Fig. 7

Roles of PI3K/Akt and p53/p38 in phase conversion after Bu/Cy treatment. a Representative images of phosphorylated Akt⁺ cells among K15⁺ HFSCs in the bulge. b Representative images of phosphorylated p38⁺ cells among K15⁺ HFSCs in the bulge (immunofluorescence; scale bar = 50 μm). c Protein analysis after Bu and/or Cy treatment with PI3K inhibitor (20 µM; LY294002) comparing the concentrations of phosphorylated PI3K, phosphorylated and total Akt, cyclin D1, p53, and phosphorylated and total p38, with β-actin as a loading control (n = 4 biological samples, Supplementary Fig. 8a). d Protein analysis after Bu and/or Cy treatment with p38 inhibitor (10–20 µM; SB202190 or SB203580) comparing the concentrations of phosphorylated and total Akt, p53, phosphorylated and total p38, p21, and cleaved caspase-3, with β-actin as a loading control (n = 4 biological samples, Supplementary Fig. 8b). e Protein analysis after sequential Bu/Cy treatment with PI3K or p38 inhibitor showing the temporal changes of phosphorylated and total Akt, cyclin D1, p53, phosphorylated and total p38, p21, and cleaved PARP, with β-actin as a loading control.

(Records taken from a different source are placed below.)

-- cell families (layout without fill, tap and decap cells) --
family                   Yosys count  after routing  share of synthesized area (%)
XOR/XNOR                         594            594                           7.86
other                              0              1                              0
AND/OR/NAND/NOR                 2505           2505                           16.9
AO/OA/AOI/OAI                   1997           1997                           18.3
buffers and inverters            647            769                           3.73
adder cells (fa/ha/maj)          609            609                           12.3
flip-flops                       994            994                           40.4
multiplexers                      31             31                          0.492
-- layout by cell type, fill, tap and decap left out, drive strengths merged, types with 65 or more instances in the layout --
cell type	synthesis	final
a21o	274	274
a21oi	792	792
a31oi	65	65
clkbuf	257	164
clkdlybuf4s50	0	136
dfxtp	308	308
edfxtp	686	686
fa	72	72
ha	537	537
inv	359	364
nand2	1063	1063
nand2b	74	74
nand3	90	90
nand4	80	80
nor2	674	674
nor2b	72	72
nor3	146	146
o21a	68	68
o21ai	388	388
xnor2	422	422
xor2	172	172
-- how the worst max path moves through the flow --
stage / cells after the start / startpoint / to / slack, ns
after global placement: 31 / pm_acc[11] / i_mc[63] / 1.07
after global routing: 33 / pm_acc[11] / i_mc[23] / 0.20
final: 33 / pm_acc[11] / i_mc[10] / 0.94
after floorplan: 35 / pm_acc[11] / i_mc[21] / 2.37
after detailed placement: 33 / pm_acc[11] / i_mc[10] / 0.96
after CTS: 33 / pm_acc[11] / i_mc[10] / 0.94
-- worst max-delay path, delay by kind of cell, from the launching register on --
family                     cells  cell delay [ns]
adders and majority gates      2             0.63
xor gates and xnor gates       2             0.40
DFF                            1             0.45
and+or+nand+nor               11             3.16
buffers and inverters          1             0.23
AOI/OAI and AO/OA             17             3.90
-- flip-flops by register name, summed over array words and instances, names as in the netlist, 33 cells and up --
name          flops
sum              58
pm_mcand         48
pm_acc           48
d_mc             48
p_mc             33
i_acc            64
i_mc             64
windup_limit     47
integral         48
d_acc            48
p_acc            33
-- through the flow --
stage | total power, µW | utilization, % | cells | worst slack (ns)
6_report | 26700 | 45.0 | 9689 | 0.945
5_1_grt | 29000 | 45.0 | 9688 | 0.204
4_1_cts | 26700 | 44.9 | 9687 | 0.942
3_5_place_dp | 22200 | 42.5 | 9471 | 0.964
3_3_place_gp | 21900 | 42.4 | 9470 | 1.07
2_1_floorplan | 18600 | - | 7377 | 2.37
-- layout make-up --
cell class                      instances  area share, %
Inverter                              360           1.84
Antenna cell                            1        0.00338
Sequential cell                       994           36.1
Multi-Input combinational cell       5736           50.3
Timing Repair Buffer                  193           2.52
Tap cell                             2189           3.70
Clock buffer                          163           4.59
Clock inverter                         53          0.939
What follows belongs to an exercise in optimizing a design on an open flow for small area, a short achievable clock period and few clock cycles per item; a production flow would make more cautious choices. The RTL was checked by simulation tests, not by an equivalence proof against the original design.

Setup of JK:
==> flow/design.v (excerpt) <==
module variable_adjust_chain_alu
(
    input  logic                clk,
    input  logic                rst_n,
    input  logic                in_valid,
    output logic                in_ready,
    input  logic [173:0]        in_data_bits,
    output logic                out_valid,
    input  logic                out_ready,
    output logic [32:0]         out_data_bits
);
Size in the first run: ~3200 cells after synthesis, ~210 I/O pins, roughly 0.024 mm² of cells after synthesis.
Settings: LEC_CHECK=0, CAP_MARGIN=20, CORE_MARGIN=2, CORE_UTILIZATION=40, PLACE_DENSITY=0.6, SETUP_SLACK_MARGIN=2.5, SLEW_MARGIN=20; clock period 7.0 ns.
run.sh (not shown) runs the stock make flow with config.mk's settings and CLKGATE_MAP_FILE= SYNTH_SCRIPT=/design/flow/synth_recipe.tcl, a recipe that flattens the netlist after the stock synthesis.
JK | status: complete | timing, DRC, antenna: pass
Testbench counts of JK, summed over its fixed seeds: cycles 26,315, items 3,200.
The inputs of MS differ from those of JK as listed below.
--- a/flow/design.v
+++ b/flow/design.v
@@ -115,24 +115,25 @@
     begin
         a_val = acc_reg & msk;
         b_val = x_reg & msk;
         a_op  = csgn_q ? sext_size(a_val, byte_q, word_q) : a_val;
         b_op  = csgn_q ? sext_size(b_val, byte_q, word_q) : b_val;
         a_top = csgn_q & a_op[31];
         b_top = csgn_q & b_op[31];
     end
     logic [32:0] aux_sum;
     assign aux_sum = {a_top, a_op} + ({b_top, b_op} ^ {33{sub_q}}) + {32'd0, sub_q && !max_q};
-    logic        pick_a;
+    logic        pick_a, a_lt_b;
     logic [31:0] alu_res;
     always_comb
     begin
+        a_lt_b = aux_sum[32];
         pick_a = aux_sum[32] ^ max_q;
         case (op_reg)
             OP_ADD, OP_SUB:                     alu_res = aux_sum[31:0];
             OP_SMIN, OP_SMAX, OP_UMIN, OP_UMAX: alu_res = pick_a ? a_val : b_val;
             OP_AND:                             alu_res = a_val & b_val;
             OP_OR:                              alu_res = a_val | b_val;
             OP_XOR:                             alu_res = a_val ^ b_val;
             default:                            alu_res = b_val;
         endcase
     end
@@ -341,20 +342,25 @@
                 mul_reg   <= mul_q;
                 wrem_reg  <= rem_q || mul_q;
                 sgn_reg   <= sgn_q;
                 sd_reg    <= nd_s;
                 x_reg     <= a_op;
                 d_reg     <= ng_out;
                 if (mul_q)
                 begin
                     r_reg   <= 32'd0;
                     neg_reg <= 1'b0;
+                    if (a_lt_b)
+                    begin
+                        x_reg <= b_val;
+                        d_reg <= a_val;
+                    end
                 end
                 else if (b_zero)
                 begin
                     dz_reg  <= 1'b1;
                     r_reg   <= 32'd0;
                     x_reg   <= 32'd0;
                     neg_reg <= 1'b0;
                 end
             end
         end
### Flow results
MS finished end to end and its layout was clean on timing, DRC and antenna.
Clock tree cell share of total cell area in MS is 0.31 points below JK.
Count of clock-net buffers in the final layout delta for MS relative to JK: 1 lower
[compare] base=JK new=MS: latest clock arrival within the worst-skew pair shows an increase of 0.02 ns; pin count of the biggest net entering global routing shows a reduction of about 40%.
Compared with JK, MS shows routed wire length higher by 17000 µm.
Against JK, MS reports a clock period minus worst slack that is lower.
Number of distinct standard cells referenced by the synthesized netlist delta for MS relative to JK: 1 higher
Re height of the die: MS is about 3% up on JK.
Compared MS vs JK, and multi-input combinational cell area is up in MS.
Testbench counts of MS, summed over its fixed seeds: cycles 24,984, items 3,200.


The RTL this note starts from:
==> flow/design.v <==
`timescale 1ns / 1ps
package vaca_pkg;
    localparam logic [1:0] ADJ_NONE = 2'd0;
    localparam logic [1:0] ADJ_DIV  = 2'd1;
    localparam logic [1:0] ADJ_MOD  = 2'd2;
    localparam logic [1:0] ADJ_ADD  = 2'd3;
    localparam logic [3:0] OP_ADD   = 4'd0;
    localparam logic [3:0] OP_SUB   = 4'd1;
    localparam logic [3:0] OP_SMIN  = 4'd2;
    localparam logic [3:0] OP_SMAX  = 4'd3;
    localparam logic [3:0] OP_UMIN  = 4'd4;
    localparam logic [3:0] OP_UMAX  = 4'd5;
    localparam logic [3:0] OP_SDIV  = 4'd6;
    localparam logic [3:0] OP_SMOD  = 4'd7;
    localparam logic [3:0] OP_UDIV  = 4'd8;
    localparam logic [3:0] OP_UMOD  = 4'd9;
    localparam logic [3:0] OP_MUL   = 4'd10;
    localparam logic [3:0] OP_AND   = 4'd11;
    localparam logic [3:0] OP_OR    = 4'd12;
    localparam logic [3:0] OP_XOR   = 4'd13;
    localparam logic [1:0] SZ_BYTE  = 2'd0;
    localparam logic [1:0] SZ_WORD  = 2'd1;
    localparam int S_ADD   = 0;    
    localparam int S_ALIGN = 1;    
    localparam int S_ITER  = 2;    
    localparam int S_FIX   = 3;    
    localparam int S_ALU   = 4;    
    localparam int S_SHL   = 5;    
endpackage
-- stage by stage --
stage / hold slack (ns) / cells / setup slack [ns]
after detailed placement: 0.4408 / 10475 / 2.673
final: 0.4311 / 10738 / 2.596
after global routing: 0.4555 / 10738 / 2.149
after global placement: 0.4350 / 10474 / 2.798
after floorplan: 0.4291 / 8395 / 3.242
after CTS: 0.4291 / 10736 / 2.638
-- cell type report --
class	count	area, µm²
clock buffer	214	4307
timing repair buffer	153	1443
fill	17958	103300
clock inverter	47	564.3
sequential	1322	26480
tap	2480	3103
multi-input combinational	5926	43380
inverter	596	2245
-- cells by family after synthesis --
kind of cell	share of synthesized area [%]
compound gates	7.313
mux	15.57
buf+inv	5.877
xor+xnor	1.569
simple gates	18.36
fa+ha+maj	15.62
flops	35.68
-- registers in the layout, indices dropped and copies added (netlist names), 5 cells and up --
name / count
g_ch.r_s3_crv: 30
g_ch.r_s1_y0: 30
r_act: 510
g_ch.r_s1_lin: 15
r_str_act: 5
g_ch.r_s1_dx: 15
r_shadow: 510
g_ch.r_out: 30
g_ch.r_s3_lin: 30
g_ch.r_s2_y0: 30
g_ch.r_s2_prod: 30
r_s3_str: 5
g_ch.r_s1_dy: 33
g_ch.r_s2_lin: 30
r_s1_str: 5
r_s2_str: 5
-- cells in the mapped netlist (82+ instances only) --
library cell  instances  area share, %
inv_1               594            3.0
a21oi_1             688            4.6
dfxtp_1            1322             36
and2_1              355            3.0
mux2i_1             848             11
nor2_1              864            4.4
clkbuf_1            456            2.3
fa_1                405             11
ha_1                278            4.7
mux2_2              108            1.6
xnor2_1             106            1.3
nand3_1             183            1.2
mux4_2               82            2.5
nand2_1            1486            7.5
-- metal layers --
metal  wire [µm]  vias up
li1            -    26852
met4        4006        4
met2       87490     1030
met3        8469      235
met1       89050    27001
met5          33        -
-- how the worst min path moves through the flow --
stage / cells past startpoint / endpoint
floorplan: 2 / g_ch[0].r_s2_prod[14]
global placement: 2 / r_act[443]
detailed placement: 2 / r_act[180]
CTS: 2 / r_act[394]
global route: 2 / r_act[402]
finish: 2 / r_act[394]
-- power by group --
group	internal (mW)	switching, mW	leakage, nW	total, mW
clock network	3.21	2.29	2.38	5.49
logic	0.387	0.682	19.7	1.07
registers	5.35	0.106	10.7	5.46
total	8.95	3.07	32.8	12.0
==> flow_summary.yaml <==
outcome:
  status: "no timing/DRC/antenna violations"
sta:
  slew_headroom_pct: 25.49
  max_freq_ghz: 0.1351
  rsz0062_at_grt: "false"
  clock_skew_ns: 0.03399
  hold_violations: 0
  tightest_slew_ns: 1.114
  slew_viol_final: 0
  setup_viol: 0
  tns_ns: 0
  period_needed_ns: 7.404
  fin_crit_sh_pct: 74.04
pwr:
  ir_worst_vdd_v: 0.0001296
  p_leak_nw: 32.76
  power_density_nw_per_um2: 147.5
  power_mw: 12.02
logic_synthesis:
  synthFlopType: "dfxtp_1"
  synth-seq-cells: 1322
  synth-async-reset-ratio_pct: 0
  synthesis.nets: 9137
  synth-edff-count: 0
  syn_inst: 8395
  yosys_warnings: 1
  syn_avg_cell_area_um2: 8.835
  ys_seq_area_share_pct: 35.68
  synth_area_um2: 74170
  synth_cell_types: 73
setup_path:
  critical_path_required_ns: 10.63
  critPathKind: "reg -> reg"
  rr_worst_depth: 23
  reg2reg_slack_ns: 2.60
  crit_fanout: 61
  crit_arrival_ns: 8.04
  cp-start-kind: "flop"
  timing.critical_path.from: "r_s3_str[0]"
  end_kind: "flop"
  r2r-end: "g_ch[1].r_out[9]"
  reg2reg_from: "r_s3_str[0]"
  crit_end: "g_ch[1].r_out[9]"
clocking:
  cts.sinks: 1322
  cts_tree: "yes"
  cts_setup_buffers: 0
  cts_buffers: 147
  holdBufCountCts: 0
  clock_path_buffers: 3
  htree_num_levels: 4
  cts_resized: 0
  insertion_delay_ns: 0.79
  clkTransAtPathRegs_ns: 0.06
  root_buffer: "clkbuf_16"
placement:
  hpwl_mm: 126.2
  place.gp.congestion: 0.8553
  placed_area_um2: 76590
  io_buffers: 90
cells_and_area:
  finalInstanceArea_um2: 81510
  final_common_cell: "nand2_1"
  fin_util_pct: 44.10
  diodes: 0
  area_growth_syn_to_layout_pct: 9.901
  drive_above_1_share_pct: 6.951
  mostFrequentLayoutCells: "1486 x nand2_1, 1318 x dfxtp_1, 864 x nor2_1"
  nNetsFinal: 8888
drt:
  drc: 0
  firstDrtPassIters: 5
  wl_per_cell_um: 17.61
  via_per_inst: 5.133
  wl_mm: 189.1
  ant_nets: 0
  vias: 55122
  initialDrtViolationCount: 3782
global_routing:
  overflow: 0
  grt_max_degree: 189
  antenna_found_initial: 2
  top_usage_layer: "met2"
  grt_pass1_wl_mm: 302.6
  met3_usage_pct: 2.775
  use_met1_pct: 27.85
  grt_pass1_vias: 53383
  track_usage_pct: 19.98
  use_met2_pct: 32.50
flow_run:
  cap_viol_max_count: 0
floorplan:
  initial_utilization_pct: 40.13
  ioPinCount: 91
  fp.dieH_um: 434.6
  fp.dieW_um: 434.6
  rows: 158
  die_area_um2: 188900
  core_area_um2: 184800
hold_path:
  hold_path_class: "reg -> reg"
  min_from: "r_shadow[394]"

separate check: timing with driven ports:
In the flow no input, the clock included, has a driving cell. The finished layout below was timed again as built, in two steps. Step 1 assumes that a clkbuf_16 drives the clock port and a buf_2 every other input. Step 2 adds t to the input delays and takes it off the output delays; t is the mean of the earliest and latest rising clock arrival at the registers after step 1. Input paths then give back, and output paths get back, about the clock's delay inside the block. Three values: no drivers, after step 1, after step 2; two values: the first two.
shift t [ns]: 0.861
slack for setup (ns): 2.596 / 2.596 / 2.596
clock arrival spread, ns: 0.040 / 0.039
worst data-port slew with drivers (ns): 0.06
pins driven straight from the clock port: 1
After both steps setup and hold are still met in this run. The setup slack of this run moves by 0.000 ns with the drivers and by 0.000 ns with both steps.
From an optimization exercise on the open Yosys and OpenROAD flow, aimed at small area; shortcuts taken in it are not production practice.
Function was checked by simulation only, so behaviour that the tests miss may differ from the original.
Power and IR drop assume default switching activity.

== the reference run ==
## hls_status_monitor_top
module hls_status_monitor_top (
    input  logic        clock,
    input  logic        reset,
    input  logic        finish,
    input  logic        clear,
    input  logic [9:0]  ap_start,
    input  logic [9:0]  ap_ready,
    input  logic [9:0]  ap_done,
    input  logic [9:0]  ap_continue,
    input  logic        rd_en,
    input  logic [3:0]  rd_ch,
    input  logic [2:0]  rd_sel,
    output logic        rd_valid,
    output logic [15:0] rd_data,
    output logic        active,
    output logic [9:0]  ovf
);
Size in the first run: about 80 I/O pins, roughly 50000 µm² of cells after synthesis.
export LEC_CHECK = 0
export CAP_MARGIN = 20
export CORE_MARGIN = 2
export CORE_UTILIZATION = 65
export GPL_TIMING_DRIVEN = 0
export SETUP_SLACK_MARGIN = 0.3
export SLEW_MARGIN = 20
export SYNTH_HIERARCHICAL = 1
export SYNTH_MINIMUM_KEEP_SIZE = 0
create_clock -name core_clock -period 6.0 [get_ports {clock}]
standard.sh (not shown) runs the stock make flow with config.mk's settings and CLKGATE_MAP_FILE= SYNTH_SCRIPT=/design/flow/synth_recipe.tcl, a recipe that flattens the netlist after the stock synthesis.
==> flow/flow/run.sh <==
#!/bin/bash
set -o pipefail
bash standard.sh \
  "CTS_ARGS=-sink_clustering_enable -repair_clock_nets -dont_use_dummy_load -sink_clustering_size 25 -sink_clustering_max_diameter 90" \
  "BUFFER_PORTS_ARGS=-buffer_cell sky130_fd_sc_hd__buf_2" \
  finish > flow_make.log 2>&1
The reference run: PASS, flow complete, no timing, DRC or antenna violations
Setup changes, the reference run to the trial run
Settings: CORE_UTILIZATION now 70, was 65.
Findings:
Going from the reference run to the trial run, multi-input logic portion of the cell area barely changed; sequential share of layout area was more or less identical; power per cell area ~0 delta.
Delta (the trial run minus the reference run): peak per-stage delay on the critical path went down by 0.09 ns; wire length on met2 lost 380 µm; final weighted congestion of routability-driven global placement rose about 1.3%.

========
## run 1
Another version of the RTL of hls_status_monitor_top (not shown whole).
Size in the first run: ~5300 cells after synthesis, about 980 flip-flops, ~80 I/O pins.
==> flow/config.mk <==
export PLATFORM = sky130hd
export DESIGN_NAME = hls_status_monitor_top
export DESIGN_NICKNAME = hls_status_monitor_top
export VERILOG_FILES = /design/flow/design.v
export SDC_FILE = /design/flow/constraint.sdc
export NUM_CORES = 4
export LEC_CHECK = 0
export CAP_MARGIN = 20
export CORE_MARGIN = 2
export CORE_UTILIZATION = 55
export GPL_TIMING_DRIVEN = 0
export SETUP_SLACK_MARGIN = 0.3
export SLEW_MARGIN = 20
export SYNTH_HIERARCHICAL = 1
export SYNTH_MINIMUM_KEEP_SIZE = 0
==> flow/constraint.sdc <==
create_clock -name core_clock -period 6.0 [get_ports {clock}]
set_input_delay 1.2000 -clock core_clock [delete_from_list [all_inputs] [get_ports {clock}]]
set_output_delay 1.2000 -clock core_clock [all_outputs]
set_load 0.01 [all_outputs]
Scripts as last shown in full above: flow/flow/run.sh
Run 1 did not stop at any stage, and its layout met the timing, design-rule and antenna checks.
Context: an optimization exercise on an open-source flow, tuned for small area and a short achievable clock period. The choices shown serve that exercise and are no tape-out recipe. Only simulation tests tie the RTL to the original design; equivalence was not proved. Power and IR drop assume default switching activity.

run 1:
Design fir32_top, start of the top module:
module fir32_top (
    input  logic        clk,
    input  logic        rst,
    input  logic        clear,
    input  logic        in_valid,
    input  logic [7:0]  xin,
    input  logic        coef_we,
    input  logic [4:0]  coef_addr,
    input  logic [7:0]  coef_data,
    output logic        out_valid,
    output logic [14:0] y,
    output logic        sat
);
Size in the first run: ~730 flip-flops, roughly 43 I/O pins.
Settings: LEC_CHECK=0, CAP_MARGIN=20, CORE_MARGIN=2, CORE_UTILIZATION=38, SLEW_MARGIN=70, SYNTH_HIERARCHICAL=1; clock period 11.0 ns.
run.sh (not shown) runs the stock make flow with config.mk's settings and CLKGATE_MAP_FILE= SYNTH_SCRIPT=/design/flow/synth_recipe.tcl, a recipe that flattens the netlist after the stock synthesis.
Run 1 went all the way through the flow, and no timing, DRC or antenna check failed.
[inputs] run 2 vs run 1
- CAP_MARGIN: 20 -> 60
- CTS_CLUSTER_DIAMETER: unset -> 80
- CORE_UTILIZATION: 38 -> 45
- GPL_ROUTABILITY_DRIVEN: unset -> 0
- CTS_CLUSTER_SIZE: unset -> 24
==> comparison <==
- Run 1 → run 2: worst-case vdd ir drop shows a reduction of about 12%, wire length of the first global-routing pass shrank by 8.9%, worst hold-check slack higher, post-layout total power fell by 0.0011 W.
- Relative to run 1, clock-pin slew on the worst setup and hold paths has increased by 30 ps in run 2.
- Of the two candidates, run 1 has the worse worst path setup slack after routing and run 2 the better one.
- Going from run 1 to run 2, final area shrank by a few percent.
- In the tables for run 1 and run 2, routed wire length reads lower with run 2.
- Between run 1 and run 2, the area after synthesis does not differ in any meaningful way.
- In the reports for run 1 and run 2, the larger fraction of power consumed by combinational cells belongs to run 2.
Here is what was changed in the inputs of run 3 compared with run 2.
- clearing GPL_ROUTABILITY_DRIVEN, which used to be 0
- swapping 60 for 20 in CAP_MARGIN
- swapping 45 for 50 in CORE_UTILIZATION
[summary]
Run 3 vs. run 2: met1 wire length increased by about 23% relative to the old numbers, area of the mapped netlist shows no meaningful change. Min initial antenna violation count across run 2 and run 3: run 2. Diff run 2 -> run 3: overall track demand over capacity in global routing up 9.7 points, area overhead of the layout relative to synthesis up 0.58 points. Run 3 vs run 2 on final standard cell count with taps included and fillers excluded: run 3 is the lower one. From run 2 to run 3 the numbers moved as follows: sequential power share now smaller; number of buffers added by the clock tree synthesis step now larger. Between run 2 and run 3, the die area is lower for run 3. Between run 3 and run 2, it is run 3 whose utilization after layout is higher, by 5.7 points.
Relative to run 3, the following input files were edited for run 4:
- SLEW_MARGIN: 70 -> 50
- CORE_UTILIZATION: 50 -> 45
[summary]
When run 4 is measured against run 3, its placeable core area turns out 0.018 mm2 higher. On sequential power, run 4 tracks run 3 almost exactly. Compared with run 3, run 4 instantiates a larger number of standard cells. Run 4 ended with more data required time at the worst endpoint than run 3. Changes observed in run 4 relative to run 3: cell row count saw an increase, final setup slack of the worst path saw a decrease. Relative to run 3, wire length on met1 increased by 6600 um in run 4. The end point of the critical path comes out u_fir.m_q[69] in one run and u_fir.m_q[86] in the other, namely in run 4 and run 3 respectively. Routed via count shrinks slightly when moving from run 3 to run 4.

========
fir32_top again, from the RTL that the note above started with.
Design fir32_top, start of the top module:
module fir32_top (
    input  logic        clk,
    input  logic        rst,
    input  logic        clear,
    input  logic        in_valid,
    input  logic [7:0]  xin,
    input  logic        coef_we,
    input  logic [4:0]  coef_addr,
    input  logic [7:0]  coef_data,
    output logic        out_valid,
    output logic [14:0] y,
    output logic        sat
);
Settings: LEC_CHECK=0, CAP_MARGIN=75, CORE_MARGIN=2, CORE_UTILIZATION=45, CTS_CLUSTER_DIAMETER=80, CTS_CLUSTER_SIZE=24, SLEW_MARGIN=70, SYNTH_HIERARCHICAL=1; clock period 11.0 ns.
Next try:
CAP_MARGIN = 20   (was 75)
CTS_CLUSTER_DIAMETER = 100   (was 80)
CTS_CLUSTER_SIZE = 30   (was 24)
Effect: Hold slack improves by 0.0041 ns. Die area stays the same. Sequential power came out higher by 8.6%.
Next try:
ABC_CLOCK_PERIOD_IN_PS = 4500   (was unset)
CTS_CLUSTER_DIAMETER = unset   (was 100)
CTS_CLUSTER_SIZE = unset   (was 30)
Effect:
- fmax came out lower by 0.58%
- register-to-register slack degrades by 0.03 ns
- sequential share of layout area came out lower by 0.37 points
- combinational power hardly moves
- final area came out higher by 1.8%
- clock power came out higher by 55%
Next try:
ABC_CLOCK_PERIOD_IN_PS = unset   (was 4500)
CTS_CLUSTER_DIAMETER = 80   (was unset)
CTS_CLUSTER_SIZE = 24   (was unset)
=>
- The new run produced a clean layout
- final area decreases by 1.1%
- via count decreases by 0.47%
- cell count decreases by 0.62%
- setup slack improved by 0.026 ns
- wire length is about the same
- combinational power barely changes
- non-clock buffer count decreases by 2
- clock power decreases by 23%
- worst hold slack improved by 0.015 ns
- power decreases by 9.2%
- fmax increases by 0.58%
Next try:
CTS_CLUSTER_DIAMETER = unset   (was 80)
CTS_CLUSTER_SIZE = unset   (was 24)
After rerunning: Critical path depth stays the same; hold slack loses 0.015 ns; power came out higher by 10%; final cell count is higher by about 0.6%; wire length stays flat; clock power rises by 29%; non-clock buffer count grows by 2; worst setup slack is worse by 0.026 ns; sequential share of layout area is lower by 0.23 points; via count rises by about 0.5%; core utilization climbs by 0.53 points.

[afterwards: timing with drivers on the ports]
The results above use ideal ports. As a check the final layouts listed here were re-extracted and re-timed, cells and wires unchanged. Step 1 assumes that a clkbuf_16 drives the clock port and a buf_2 every other input. Step 2 adds t to the input delays and takes it off the output delays; t is the mean of the earliest and latest rising clock arrival at the registers after step 1. Input paths then give back, and output paths get back, about the clock's delay inside the block. Slacks: no drivers / after step 1 / after step 2; pairs: no drivers / after step 1.
run	shift t [ns]	slack for setup (ns)	worst setup path after step 2	latest minus earliest clock arrival (ns)	slew at the worst register clock pin (ns)
run 1	0.857	6.381 / 6.381 / 5.983	input to register	0.062 / 0.062	0.07 / 0.07
run 2	0.801	6.489 / 6.489 / 6.398	input to register	0.059 / 0.059	0.11 / 0.11
run 3	0.784	6.395 / 6.395 / 6.376	input to register	0.056 / 0.057	0.10 / 0.10
run 4	0.857	6.314 / 6.314 / 6.073	input to register	0.040 / 0.040	0.10 / 0.10
the first run of note 2	0.860	6.494 / 6.494 / 6.404	input to register	0.054 / 0.054	0.10 / 0.10
the second run of note 2	0.786	6.474 / 6.474 / 6.474	register to register	0.051 / 0.051	0.12 / 0.12
the third run of note 2	0.841	6.448 / 6.448 / 6.448	register to register	0.036 / 0.037	0.07 / 0.07
the fourth run of note 2	0.840	6.474 / 6.474 / 6.474	register to register	0.047 / 0.046	0.10 / 0.10
the fifth run of note 2	0.841	6.448 / 6.448 / 6.448	register to register	0.036 / 0.037	0.07 / 0.07
After both steps setup and hold are still met in every run listed. The setup slack of run 1, which loses most, moves by 0.000 ns with the drivers and by -0.398 ns with both steps.
This is an optimization exercise on Yosys and OpenROAD, whose aim is small area, a short achievable clock period and few clock cycles, not a production implementation.
Where RTL was checked, it was by simulation tests only, not by an equivalence proof against the original.
The RTL of run 5 was laid out without a check of its function.

**flow/flow/run.sh**
```bash
#!/bin/bash
# Standard layout, with plain buffers (instead of delay cells) on the ports, and timing
# repair asked to reach more setup slack than the period needs.
export BUFFER_PORTS_ARGS="-buffer_cell sky130_fd_sc_hd__buf_2"
export SETUP_SLACK_MARGIN=16.8
bash standard.sh > standard.log 2>&1
```
**flow/standard.sh**
```bash
#!/bin/bash
# synth_recipe.tcl (not shown) runs the flow's synth.tcl, then flattens the netlist and writes it again
# the make line also repeats each setting of config.mk as NAME=value (left out here)
make -C /OpenROAD-flow-scripts/flow DESIGN_CONFIG=/design/flow/config.mk WORK_HOME=/design/flow/orfs CLKGATE_MAP_FILE= SYNTH_SCRIPT=/design/flow/synth_recipe.tcl "${@:-finish}"
```
**flow/config.mk**
```make
export PLATFORM = sky130hd
export DESIGN_NAME = crc_codeword_stream_checker
export DESIGN_NICKNAME = crc_codeword_stream_checker
export VERILOG_FILES = /design/flow/design.v
export SDC_FILE = /design/flow/constraint.sdc
export NUM_CORES = 4
export LEC_CHECK = 0
export CAP_MARGIN = 20
export CORE_MARGIN = 2
export CORE_UTILIZATION = 65
export CTS_BUF_LIST = sky130_fd_sc_hd__clkbuf_8
export SLEW_MARGIN = 20
```
**flow/constraint.sdc**
```tcl
create_clock -name core_clock -period 22.0 [get_ports {clk_i}]
set_input_delay 4.4000 -clock core_clock [delete_from_list [all_inputs] [get_ports {clk_i}]]
set_output_delay 4.4000 -clock core_clock [all_outputs]
set_load 0.01 [all_outputs]
```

Temporal quantification plots of the concentrations of p53 per β-actin (n = 4 biological samples, Supplementary Fig. 9; Western blotting). Bu busulfan, Cy cyclophosphamide, Bu/Cy busulfan followed by cyclophosphamide, LY LY294002; SB SB202190 or SB203580, c-caspase-3 cleaved caspase-3, c-PARP cleaved PARP. Data are mean ± SEM. Source data are provided as a Source Data file. *p < 0.05 (vs. Con); **p < 0.01 (vs. Con, two-way analysis of variance with Dunnett’s multiple comparisons test)